A notice to all single women and their parents

Consider yourselves aware after reading this, and please do not feign shock and surprise when you encounter such issues in the future.

I think pretty much ANYONE (male or female) would love to have someone who takes care of them, cooking, cleaning, spoiling, serving, and without complaint. And when the cultural expectation is there that you are supposed to have someone like that, wouldn’t you be disappointed – and even angry – when you didn’t get that?

So though I definitely agree that most Pakistani men should be more flexible, kind and considerate toward their wives, and that it’s unfair of them to expect an obedient servant in their wives, I’m not surprised that they are resistant to changing the more traditional husband-wife relationship. It’s a pretty sweet deal for them – and they’ve got years of cultural expectations and hundreds of family members to support them.

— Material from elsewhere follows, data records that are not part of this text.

**src/rtl/block_mac_2x2_if.sv**
```systemverilog
// Operand, start and result bundle shared by the matrix-multiply control unit and the 2x2 block MAC.
interface block_mac_2x2_if #(
    parameter int unsigned data_w = 32
);
    logic              start_mac;
    logic [data_w-1:0] a_11, a_12, a_21, a_22;
    logic [data_w-1:0] b_11, b_12, b_21, b_22;
    logic [data_w-1:0] c_11, c_12, c_21, c_22;
    logic              done_mac;
    logic              busy;

    modport master (
        output start_mac, a_11, a_12, a_21, a_22, b_11, b_12, b_21, b_22,
        input  c_11, c_12, c_21, c_22, done_mac, busy
    );

    modport slave (
        input  start_mac, a_11, a_12, a_21, a_22, b_11, b_12, b_21, b_22,
        output c_11, c_12, c_21, c_22, done_mac, busy
    );
endinterface

```
**src/rtl/block_mac_2x2.sv**
```systemverilog
// 2x2 block matrix product C = A x B using one time-shared multiplier over 8 steps.
// Operands are latched at start; results appear together with a one-cycle done pulse.
module block_mac_2x2 #(
    parameter int unsigned data_w = 32
) (
    input  logic            clk,
    input  logic            rst,
    block_mac_2x2_if.slave  bus
);

    typedef enum logic [1:0] {StIdle, StMul, StLast} state_e;

    // Packed block index: 0 = x11, 1 = x12, 2 = x21, 3 = x22.
    typedef logic [3:0][data_w-1:0] blk_t;

    state_e            state_q, state_d;
    logic [2:0]        step_q, step_d;
    blk_t              a_q, a_d, b_q, b_d;
    blk_t              sum_q, sum_d;
    blk_t              c_q, c_d;
    logic [data_w-1:0] prod_q, prod_d;
    logic              done_q, done_d;
    logic              busy_q, busy_d;

    logic [data_w-1:0] op_x, op_y;
    logic [2:0]        prev_step;

    // Step s multiplies a[row(s), k(s)] by b[k(s), col(s)] with row=s[2], col=s[1], k=s[0].
    assign op_x      = a_q[{step_q[2], step_q[0]}];
    assign op_y      = b_q[{step_q[0], step_q[1]}];
    assign prev_step = step_q - 3'd1;

    always_comb begin
        state_d = state_q;
        step_d  = step_q;
        a_d     = a_q;
        b_d     = b_q;
        sum_d   = sum_q;
        c_d     = c_q;
        prod_d  = prod_q;
        done_d  = 1'b0;
        busy_d  = busy_q;

        unique case (state_q)
            StIdle: begin
                if (bus.start_mac) begin
                    a_d     = {bus.a_22, bus.a_21, bus.a_12, bus.a_11};
                    b_d     = {bus.b_22, bus.b_21, bus.b_12, bus.b_11};
                    sum_d   = '0;
                    step_d  = 3'd0;
                    busy_d  = 1'b1;
                    state_d = StMul;
                end
            end
            StMul: begin
                prod_d = op_x * op_y;
                // The product registered on the previous step lands in its target sum now.
                if (step_q != 3'd0) begin
                    sum_d[prev_step[2:1]] = sum_q[prev_step[2:1]] + prod_q;
                end
                step_d = step_q + 3'd1;
                if (step_q == 3'd7) begin
                    state_d = StLast;
                end
            end
            StLast: begin
                sum_d[3] = sum_q[3] + prod_q;
                c_d      = sum_d;
                done_d   = 1'b1;
                busy_d   = 1'b0;
                step_d   = 3'd0;
                state_d  = StIdle;
            end
            default: begin
                state_d = StIdle;
            end
        endcase
    end

    always_ff @(posedge clk or negedge rst) begin
        if (!rst) begin
            state_q <= StIdle;
            step_q  <= 3'd0;
            a_q     <= '0;
            b_q     <= '0;
            sum_q   <= '0;
            c_q     <= '0;
            prod_q  <= '0;
            done_q  <= 1'b0;
            busy_q  <= 1'b0;
        end else begin
            state_q <= state_d;
            step_q  <= step_d;
            a_q     <= a_d;
            b_q     <= b_d;
            sum_q   <= sum_d;
            c_q     <= c_d;
            prod_q  <= prod_d;
            done_q  <= done_d;
            busy_q  <= busy_d;
        end
    end

    assign bus.c_11     = c_q[0];
    assign bus.c_12     = c_q[1];
    assign bus.c_21     = c_q[2];
    assign bus.c_22     = c_q[3];
    assign bus.done_mac = done_q;
    assign bus.busy     = busy_q;

endmodule

```
**src/flat_wrapper.sv**
```systemverilog
// flat-port wrapper written by rule: the top's interface ports become plain ports
module block_mac_2x2_flat 
#(
    parameter int unsigned data_w = 32
)
  (clk, rst, bus_start_mac, bus_a_11, bus_a_12, bus_a_21, bus_a_22, bus_b_11, bus_b_12, bus_b_21, bus_b_22, bus_c_11, bus_c_12, bus_c_21, bus_c_22, bus_done_mac, bus_busy);
  block_mac_2x2_if #(.data_w(data_w)) bus_i ();
  input  logic clk;
  input  logic rst;
  input wire logic [$bits(bus_i.start_mac)-1:0] bus_start_mac;
  input wire logic [$bits(bus_i.a_11)-1:0] bus_a_11;
  input wire logic [$bits(bus_i.a_12)-1:0] bus_a_12;
  input wire logic [$bits(bus_i.a_21)-1:0] bus_a_21;
  input wire logic [$bits(bus_i.a_22)-1:0] bus_a_22;
  input wire logic [$bits(bus_i.b_11)-1:0] bus_b_11;
  input wire logic [$bits(bus_i.b_12)-1:0] bus_b_12;
  input wire logic [$bits(bus_i.b_21)-1:0] bus_b_21;
  input wire logic [$bits(bus_i.b_22)-1:0] bus_b_22;
  output wire logic [$bits(bus_i.c_11)-1:0] bus_c_11;
  output wire logic [$bits(bus_i.c_12)-1:0] bus_c_12;
  output wire logic [$bits(bus_i.c_21)-1:0] bus_c_21;
  output wire logic [$bits(bus_i.c_22)-1:0] bus_c_22;
  output wire logic [$bits(bus_i.done_mac)-1:0] bus_done_mac;
  output wire logic [$bits(bus_i.busy)-1:0] bus_busy;
  assign bus_i.start_mac = bus_start_mac;
  assign bus_i.a_11 = bus_a_11;
  assign bus_i.a_12 = bus_a_12;
  assign bus_i.a_21 = bus_a_21;
  assign bus_i.a_22 = bus_a_22;
  assign bus_i.b_11 = bus_b_11;
  assign bus_i.b_12 = bus_b_12;
  assign bus_i.b_21 = bus_b_21;
  assign bus_i.b_22 = bus_b_22;
  assign bus_c_11 = bus_i.c_11;
  assign bus_c_12 = bus_i.c_12;
  assign bus_c_21 = bus_i.c_21;
  assign bus_c_22 = bus_i.c_22;
  assign bus_done_mac = bus_i.done_mac;
  assign bus_busy = bus_i.busy;
  block_mac_2x2 #(.data_w(data_w)) u_core (.clk(clk), .rst(rst), .bus(bus_i));
endmodule
```
**config.mk**
```make
export PLATFORM = sky130hd
export DESIGN_NAME = block_mac_2x2_flat
export DESIGN_NICKNAME = d
export VERILOG_FILES = /design/src/rtl/block_mac_2x2_if.sv /design/src/rtl/block_mac_2x2.sv /design/src/flat_wrapper.sv
export SDC_FILE = /design/constraint.sdc
export NUM_CORES = 2
export LEC_CHECK = 0
export BUFFER_PORTS_ARGS = -buffer_cell sky130_fd_sc_hd__clkbuf_2
export CAP_MARGIN = 10
export CORE_ASPECT_RATIO = 1.2
export CORE_MARGIN = 2
export CORE_UTILIZATION = 42
export CTS_CLUSTER_DIAMETER = 40
export DETAILED_ROUTE_END_ITERATION = 12
export PLACE_DENSITY_LB_ADDON = 0.25
export SETUP_SLACK_MARGIN = 0.1
export SKIP_CTS_REPAIR_TIMING = 1
export SKIP_LAST_GASP = 1
export SYNTH_ARGS = -nofsm -noshare
export SYNTH_HDL_FRONTEND = slang
export SYNTH_SLANG_ARGS = --single-unit
export TNS_END_PERCENT = 30
```
**constraint.sdc**
```tcl
create_clock -name clk -period 11.5 [get_ports clk]
set_input_delay 0.575 -clock clk [delete_from_list [all_inputs] [get_ports clk]]
set_output_delay 0.575 -clock clk [all_outputs]
set_load 0.01 [all_outputs]
```
; Word level (Yosys, flattened, before mapping)
; Cells that the tools add are included.
[word_totals]
ff_bits = 551
input_bits = 259
output_inout_bits = 130
[op_classes]
n_addsub = 4
mul = 1
order_cmp = 4
eq_ne = 6
n_mux = 21
n_reduce_logical = 12
[ops]
columns = op, count
row1 = $mux W128, 2
row2 = $bmux W32 S2, 3
row3 = $pmux W96 S2, 1
row4 = $bwmux W128, 1
row5 = $mux W32, 4
row6 = $pmux W32 S3, 1
row7 = $add A32 B32 Y32, 2
row8 = $demux W32 S2, 1
row9 = $mul A32 B32 Y32, 1
row10 = $lt A2 B3 Y1 const B, 3
row11 = $pmux W3 S3, 1
row12 = $reduce_and A2 Y1, 4
row13 = $reduce_and A3 Y1, 2
row14 = $reduce_bool A3 Y1, 2
row15 = $mux W2, 2
row16 = $ne A2 B1 Y1 const B, 2
row17 = $pmux W2 S2, 1
row18 = $reduce_bool A2 Y1, 2
row19 = $add A3 B1 Y3 const B, 1
row20 = $eq A3 B3 Y1 const B, 1
row21 = $mux W3, 1
row22 = $sub A3 B1 Y3 const B, 1
row23 = $eq A2 B1 Y1 const B, 1
row24 = $eq A2 B2 Y1 const B, 1
row25 = 6 further kinds, 7

; Logic depth before layout (Yosys ltp)
[depth]
depth_word = 8
depth_mapped = 34
mapped_depth_nobuf = 28

; Worst setup path before layout
; No wires, ideal clock.
[synth_path]
kind = register -> register
start = reg u_core.step_q[2]
end = reg u_core.prod_q[25]
setup_ns = 0.125
t_arrival_ns = 8.604
setup_slack_ns = 2.771
path_stages_with_launch = 29
n_path_buf = 5
cell_sequence = dfrtp_1 > buf_2 > buf_2 > buf_2 > buf_1 > clkbuf_1 > mux2_2 > o21ai_1 > nor2_1 > fa_1 > inv_1 > fa_1 > fa_1 > fa_1 > inv_1 > fa_1 > ha_1 > fa_1 > fa_1 > ha_1 > a2111oi_1 > nand2b_1 > a2111oi_0 > nor3_1 > a311oi_2 > o21ai_1 > a41oi_1 > xnor2_1 > mux2_2
[synth_via]
elab_chain_cells = 3
[synth_rtl]
columns = element, line_no
row1 = from (decl), block_mac_2x2.sv:17  ; logic [2:0] step_q, step_d;
row2 = from (signal assigned), block_mac_2x2.sv:93  ; step_q <= step_d;
row3 = $bmux W32 S2, block_mac_2x2.sv:29  ; assign op_x = a_q[{step_q[2], step_q[0]}];
row4 = $mux W32 (not written as such), block_mac_2x2.sv:29
row5 = $mul A32 B32 Y32, block_mac_2x2.sv:56  ; prod_d = op_x * op_y;
row6 = to (signal assigned), block_mac_2x2.sv:98  ; prod_q <= prod_d;
row7 = to (decl), block_mac_2x2.sv:21  ; logic [data_w-1:0] prod_q, prod_d;
; Every way passes these cells. The select of a mux whose other input is x is not followed.
; A chain may end at the register's enable or synchronous reset.

; Worst setup path in the final report
; Ends and elaborated chain as after synthesis.

==> reports/results.ini <==
[outcome]
status=completed

[synthesis]
ys_seq_area_share_pct=32.7
synthFlopType=dfrtp_1
synth_cell_types=69
synth_cells=3771
syn-cell-area_um2=42200
synth-seq-cells=551
syn_nets=4633
synth_warnings=0
synthArstFlopShare_pct=100
syn_area_per_cell_um2=11.2
synth_edf_count=0

[sta]
relSlewSlack_pct=18.2
hold_violations=0
max_freq_ghz=0.108
slew_violations=0
timing.final.crit_share_pct=80.8
post-route-min-period_ps=9300
fin_hold_ws_ps=140
tightestPinTransition_ps=1220
finalSetupViolCount=0
fin_worst_skew_ps=39.2
finalSetupTns_ps=0
rsz0062_at_grt=false

[placement]
port_buffers=388
dp.cells=5327
place_area_um2=45500
dp_hpwl_um=94900
gp_congestion=0.960

[final_layout]
drive_gt1_share_pct=27.4
fill_cells=9197
stdcell_count=5481
nets=4984
design_area_um2=48400
areaGrowthSynthToFinish_pct=14.7

[drt]
drc=0
vias=29834
vias_per_cell=5.44
wl_per_cell_um=22.3
first_pass_iters=6
first_iter_violations=1843
drt_wl_total_um=122000
postRouteAntennaNets=0

[setup_path]
worstPathCellList=mux2_2, o21ai_1, nor2_1, fa_1, inv_1, fa_1, fa_1, fa_1, inv_1, fa_1, ha_1, fa_1, fa_1, ha_1, a2111oi_1, nand2b_1, a2111oi_0, nor3_1, a311oi_2, o21ai_1, a41oi_1, xnor2_1, mux2_2
crit_buf_inv=2
start_kind=flop
crit_arrival_ps=9830
end_kind=flop
critPathKind=reg -> reg
crit_slowest_cell=dfrtp_4
crit_family=adder cells
max_stage_delay_ps=960
crit_fanout=53
cp_common_cell=fa_1
required_ps=12040

[floorplan]
start_util_pct=42.3
core.rowCount=127
io_pins=389
core-area_um2=99800
dieHeight_um=351
dieArea_um2=103000
die_x_um=293

[clock_tree]
clk_latency_ps=670
clock_sinks=551
cts_tree=yes
cts_max_level=3
path_clk_slew_ps=60
numCtsBuffers=82
max-clock-path-buffers=3
cts-root-buf=clkbuf_16

[job]
cap_violations=0

[global_routing]
track_usage_pct=24.0
grt_max_degree=164
gr-total-overflow=0
grt_pass1_wl_um=189000
grt_pass1_vias=31400
antenna_found_initial=3

[min_path]
min_path_type=in -> reg

final timing paths:
path,startpoint,to,slack (ps),depth (start not counted)
setup reg to reg,u_core.step_q[2],u_core.prod_q[25],2200,23
hold reg to reg,u_core.b_q[60],u_core.b_q[60],500,1
max in group asynchronous,rst,u_core.b_q[22],8750,4
hold / removal,bus_a_22[21],u_core.a_q[117],140,2
setup / recovery,u_core.step_q[2],u_core.prod_q[25],2200,23
min in group asynchronous,rst,u_core.bus.c_12[15],480,2
cells in the final DEF (no fill, tap or decap), types with 7 or more instances in the layout:
cell | netlist | final
dfrtp_1 | 551 | 548
nand3_1 | 23 | 23
o21bai_1 | 13 | 13
ha_1 | 193 | 190
nor2_1 | 272 | 270
inv_1 | 432 | 432
a21o_1 | 51 | 51
nor3_1 | 11 | 9
buf_4 | 5 | 54
clkbuf_16 | 0 | 82
and3_1 | 13 | 13
mux2i_1 | 48 | 48
mux4_2 | 91 | 91
clkbuf_2 | 0 | 387
nand2b_1 | 15 | 14
o21ai_0 | 112 | 103
o211ai_1 | 8 | 8
a31oi_1 | 10 | 10
nor2b_1 | 7 | 7
xor2_1 | 36 | 35
o21a_1 | 14 | 14
inv_6 | 0 | 16
nand2_1 | 380 | 379
xnor2_1 | 111 | 111
a22o_1 | 86 | 86
inv_8 | 0 | 13
o21ai_1 | 18 | 27
and2_1 | 74 | 74
a21oi_1 | 87 | 87
fa_1 | 410 | 410
clkbuf_8 | 0 | 7
mux2_2 | 431 | 431
registers in the layout, summed over array words and instances, names as in the netlist:
| signal | cells |
|---|---|
| u_core.sum_q | 128 |
| u_core.b_q | 128 |
| u_core.bus.done_mac | 1 |
| u_core.a_q | 128 |
| u_core.bus.busy | 1 |
| u_core.bus.c_21 | 32 |
| u_core.prod_q | 32 |
| u_core.state_q | 2 |
| u_core.bus.c_12 | 32 |
| u_core.bus.c_22 | 32 |
| u_core.step_q | 3 |
| u_core.bus.c_11 | 32 |
synth_stat cells, types with 14 or more instances:
cell type | n | area, µm²
a21oi_1 | 87 | 435
ha_1 | 193 | 2410
mux2i_1 | 48 | 480
o21ai_1 | 18 | 90.1
and2_1 | 74 | 463
o21ai_0 | 112 | 561
nor2_1 | 272 | 1020
inv_1 | 432 | 1620
dfrtp_1 | 551 | 13800
clkbuf_1 | 141 | 529
a21o_1 | 51 | 383
o21a_1 | 14 | 105
mux4_2 | 91 | 2050
xor2_1 | 36 | 315
fa_1 | 410 | 8210
a22o_1 | 86 | 753
mux2_2 | 431 | 4850
xnor2_1 | 111 | 972
nand3_1 | 23 | 115
nand2_1 | 380 | 1430
nand2b_1 | 15 | 93.8
stage by stage:
stage               utilization [%]  setup WS [ps]
floorplan                         -           2770
global placement               45.6           2390
detailed placement             45.6           2290
CTS                            48.5           2280
global route                   48.5           1690
finish                         48.5           2200
metal layers:
layer / share of wire, % / wire [µm] / global-route usage [%]
met1: 41 / 49600 / 30.1
met2: 49 / 59900 / 41.1
met3: 6.2 / 7520 / 4.18
met4: 4.1 / 5060 / 9.91
met5: 0.020 / 24 / 0
worst register-to-register path: cells and delay by family (launching register included):
family / cells / cell delay (ps)
adders and majority gates: 9 / 4130
AOI/OAI and AO/OA: 6 / 2630
DFF: 1 / 960
muxes: 2 / 760
and+or+nand+nor: 3 / 490
buffers and inverters: 2 / 100
xor gates and xnor gates: 1 / 90
final cells by class:
type	count	area, µm²	share of cell area (%)
Antenna cell	1	2.50	0.00517
Clock buffer	93	2160	4.47
Clock inverter	59	743	1.53
Inverter	432	1620	3.35
Multi-Input combinational cell	2611	26100	53.9
Sequential cell	551	13800	28.5
Tap cell	1290	1610	3.33
Timing Repair Buffer	444	2390	4.93
cells by family (layout without fill, tap and decap cells):
group | count (synthesis) | count (layout) | share of synthesized area (%)
and+or+nand+nor | 825 | 825 | 8.28
muxes | 575 | 575 | 17.8
xor gates and xnor gates | 147 | 147 | 3.05
adders and majority gates | 603 | 603 | 25.2
DFF | 551 | 551 | 32.7
other | 0 | 1 | 0
AOI/OAI and AO/OA | 461 | 461 | 7.37
buffers and inverters | 609 | 1028 | 5.70
Power is not shown: default switching activity piles up to over one toggle a cycle in this logic, so the estimate is an artifact.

So if you’re marrying a Pakistani man from a Pakistani family, don’t wait until you’re married to think about whether or not this is the role you want to play. Don’t wait to find out if he has these more traditional expectations. Address these issues before the marriage. Otherwise you threaten the very sanctity of your marriage.

Re: A notice to all single women and their parents

I didnt get that…::konfused:

ME TOO----I didn't get in clarity as to what issue is being debated or being sought to be discussed.

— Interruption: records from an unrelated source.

===== src/rtl/serial_subtractor_pkg.sv =====
// Shared definitions for the bit-serial subtractor: FSM state encoding and
// the bit-counter width helper.
package serial_subtractor_pkg;

    localparam logic [1:0] ST_IDLE = 2'd0;
    localparam logic [1:0] ST_RUN  = 2'd1;
    localparam logic [1:0] ST_DONE = 2'd2;

    // Counter must be able to hold 0..width inclusive.
    function automatic int cnt_width(input int width);
        return $clog2(width + 1);
    endfunction

endpackage


===== src/rtl/full_subtractor.sv =====
// Single-bit full subtractor cell: d = a - b - bin, with borrow out.
module full_subtractor (
    input  logic a,
    input  logic b,
    input  logic bin,
    output logic d,
    output logic bout
);

    assign d    = a ^ b ^ bin;
    assign bout = (~a & b) | (~(a ^ b) & bin);

endmodule


===== src/rtl/serial_subtractor.sv =====
// Bit-serial A - B, LSB first, one full-subtractor cell; WIDTH+1-bit signed
// result held in Diff and announced by a one-cycle valid strobe.
module serial_subtractor
    import serial_subtractor_pkg::*;
#(
    parameter int WIDTH = 4
) (
    input  logic             clk,
    input  logic             rst,
    input  logic [WIDTH-1:0] A,
    input  logic [WIDTH-1:0] B,
    input  logic             enable,
    output logic [WIDTH:0]   Diff,
    output logic             busy,
    output logic             valid
);

    localparam int CNT_W = cnt_width(WIDTH);
    localparam logic [CNT_W-1:0] LAST_BIT = CNT_W'(WIDTH - 1);

    logic [1:0]       state_q, state_d;
    logic [WIDTH-1:0] a_sh_q, a_sh_d;
    logic [WIDTH-1:0] b_sh_q, b_sh_d;
    logic [WIDTH-1:0] res_q, res_d;
    logic [CNT_W-1:0] cnt_q, cnt_d;
    logic             borrow_q, borrow_d;
    logic [WIDTH:0]   diff_q, diff_d;
    logic             busy_q, busy_d;
    logic             valid_q, valid_d;

    logic cell_d;
    logic cell_bout;

    full_subtractor u_cell (
        .a    (a_sh_q[0]),
        .b    (b_sh_q[0]),
        .bin  (borrow_q),
        .d    (cell_d),
        .bout (cell_bout)
    );

    always_comb begin
        // NOTE: every signal gets a default first so no latch is inferred.
        state_d  = state_q;
        a_sh_d   = a_sh_q;
        b_sh_d   = b_sh_q;
        res_d    = res_q;
        cnt_d    = cnt_q;
        borrow_d = borrow_q;
        diff_d   = diff_q;
        valid_d  = 1'b0;

        case (state_q)
            ST_IDLE: begin
                if (enable) begin
                    a_sh_d   = A;
                    b_sh_d   = B;
                    borrow_d = 1'b0;
                    cnt_d    = '0;
                    state_d  = ST_RUN;
                end
            end
            ST_RUN: begin
                a_sh_d   = a_sh_q >> 1;
                b_sh_d   = b_sh_q >> 1;
                // Difference bits enter from the MSB side so bit 0 lands last.
                res_d    = WIDTH'({cell_d, res_q} >> 1);
                borrow_d = cell_bout;
                cnt_d    = cnt_q + CNT_W'(1);
                if (cnt_q == LAST_BIT) begin
                    state_d = ST_DONE;
                end
            end
            ST_DONE: begin
                diff_d  = {borrow_q, res_q};
                valid_d = 1'b1;
                state_d = ST_IDLE;
            end
            default: state_d = ST_IDLE;
        endcase

        busy_d = (state_d == ST_RUN);
    end

    // NOTE: sequential state uses non-blocking assignments only.
    always_ff @(posedge clk or posedge rst) begin
        if (rst) begin
            state_q  <= ST_IDLE;
            a_sh_q   <= '0;
            b_sh_q   <= '0;
            res_q    <= '0;
            cnt_q    <= '0;
            borrow_q <= 1'b0;
            diff_q   <= '0;
            busy_q   <= 1'b0;
            valid_q  <= 1'b0;
        end else begin
            state_q  <= state_d;
            a_sh_q   <= a_sh_d;
            b_sh_q   <= b_sh_d;
            res_q    <= res_d;
            cnt_q    <= cnt_d;
            borrow_q <= borrow_d;
            diff_q   <= diff_d;
            busy_q   <= busy_d;
            valid_q  <= valid_d;
        end
    end

    assign Diff  = diff_q;
    assign busy  = busy_q;
    assign valid = valid_q;

endmodule


===== config.mk =====
export PLATFORM = sky130hd
export DESIGN_NAME = serial_subtractor
export DESIGN_NICKNAME = d
export VERILOG_FILES = /design/src/rtl/serial_subtractor_pkg.sv /design/src/rtl/full_subtractor.sv /design/src/rtl/serial_subtractor.sv
export SDC_FILE = /design/constraint.sdc
export NUM_CORES = 1
export LEC_CHECK = 0
export BUFFER_PORTS_ARGS = -buffer_cell sky130_fd_sc_hd__buf_2
export CAP_MARGIN = 20
export CORE_ASPECT_RATIO = 1.75
export CORE_MARGIN = 5
export CORE_UTILIZATION = 31
export CTS_CLUSTER_SIZE = 20
export DETAILED_ROUTE_END_ITERATION = 12
export PLACE_DENSITY_LB_ADDON = 0.12
export SLEW_MARGIN = 20
export SYNTH_ARGS = -nofsm -noshare
export SYNTH_HDL_FRONTEND = slang
export SYNTH_SLANG_ARGS = --single-unit

===== constraint.sdc =====
create_clock -name clk -period 2.3 [get_ports clk]
set_clock_uncertainty 0.05 [all_clocks]
set_input_delay 0 -clock clk [delete_from_list [all_inputs] [get_ports clk]]
set_output_delay 0 -clock clk [all_outputs]
set_load 0.1 [all_outputs]

# == After elaboration in Yosys (flattened, before gate mapping) ==
# Index checks and enable logic that the tools add are counted.
# classes
add_sub_neg,1
eq_ne,5
n_mux,12
bitwise_logic,7
reduce_logical,3
# ops
op,n
case mux 4 bit (2 select lines),2
two-way mux 4 bit,2
case mux 3 bit (2 select lines),1
equality test 2 x 1 -> 1 bit (second input constant),2
two-way mux 2 bit,2
case mux 2 bit (2 select lines),1
adder 3 x 1 -> 3 bit (second input constant),1
equality test 3 x 2 -> 1 bit (second input constant),1
two-way mux 3 bit,1
AND 1 bit,2
equality test 2 bit (second input constant),1
logical NOT 2 bit,1
two-way mux 1 bit,2
inequality test 2 bit (second input constant),1
inverter 1 bit,2
case mux 1 bit (2 select lines),1
AND reduction 2 bit,1
nonzero test 2 bit,1
XOR 1 bit,2
OR 1 bit,1
# word_totals
ff_bits,25
in_bits,11
output_inout_bits,7
word_cells,37

# == Longest topological paths before layout ==
# depth
word_depth,5
ltp_mapped,3

# == Cells and area by module ==
# Synthesis repeated with hierarchy kept, for this count alone.
# unflattened
hier_cells,83
area_unflattened_um2,1141.1
# by_module_without_submodules
module,n_inst,cells_per_inst,area_each_um2
serial_subtractor,1,79,1109.8
full_subtractor,1,4,31.3

# == Least setup slack after synthesis ==
# No wires, ideal clock.
# synth_path
kind,flip-flop to flip-flop
startpoint,"register, netlist name Diff[0]"
endpoint,register diff_q[0] (netlist: Diff[0])
t_arrival_ps,1152
required_time_ps,2122
slack_ps,970
path_stages_with_launch,2
cell_sequence,dfrtp_1 -> mux2_1
# synth_rtl
item,line_no,source
to (signal assigned),serial_subtractor.sv:104,diff_q <= diff_d;
to (decl),serial_subtractor.sv:27,"logic [WIDTH:0] diff_q, diff_d;"

# == Worst setup path after layout ==
# layout_path
startpoint,register state_q[0]
endpoint,register res_q[1]
# layout_between
elab_chain_cells,1
# layout_rtl
item,line_no,source
from (decl),serial_subtractor.sv:21,"logic [1:0] state_q, state_d;"
from (signal assigned),serial_subtractor.sv:98,state_q <= state_d;
equality test 2 x 1 -> 1 bit,serial_subtractor.sv:53,case (state_q)
to (signal assigned),serial_subtractor.sv:101,res_q <= res_d;
to (decl),serial_subtractor.sv:24,"logic [WIDTH-1:0] res_q, res_d;"
# Every way passes these cells.
# A chain may end at the register's enable or synchronous reset.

NEVERTHELESS-----whatever the creator of the thread may mean, my only lament is that WHY only a FEMALE should prepare to meet the requisites of the MALE..!


Kiyon jee....ye MARD hazraat aisay kaunse satvein asmaan se utrein hein ke saray ke saray unn ke he nakhre houn...aur BIWI beychaari sirf khaadma hee bunn ke rahe...


I am sorry...magarr aisa subject dekh karr aur MARD ko demi-God ka shape deyne pe..mere tunn badann mein aag lugg gaiee hai!


Yaad Rakhein...


  • MARD ........aurat ka zeevar hai,
  • AURAT.......mard ka libaas hai...

Duno ko aik doosre ka EQUAL khayall rakhna chaheeay.


Agarr MARD ki expectations ziyada hein...tou AURAT ka bhi uttna hee haq hai ... kiyonke woh bhi HAWWA ki beiti hai.

Re: A notice to all single women and their parents

Look at the threads we've got going recently. So many women having issues because all of a sudden their fiances and husbands are restricting them. I think it's wrong that men do that, but it's also silly of so many women to get themselves into these situations, not addressing these issues in advance, often marrying strangers without realizing what they are getting themselves into. Of course it's unfair that women are the ones that have to deal with it. But it's reality, so I'm asking women to be smart in the decisions they make.

Bless you Sahar :D I have a very strong feeling that your words of advice (common sense) will be read in vain.

Its almost as though people think that they are the only ones that have been through these issues and live in hope that maybe, just maybe their situations are unique cos you know, people are special. In some cases, a bit too special.

Re: A notice to all single women and their parents

That's frustrating, Missy.

Too many girls want to avoid taking responsibility for their actions, let others make their decisions for them, get swept up in the glamor of a wedding so that they ignore what marriage is all about, and then whine and complain because somehow the stranger they married isn't who they assumed he would be.

Don't hide behind religion and cultural expectations, girls. You know better. Don't kid yourselves.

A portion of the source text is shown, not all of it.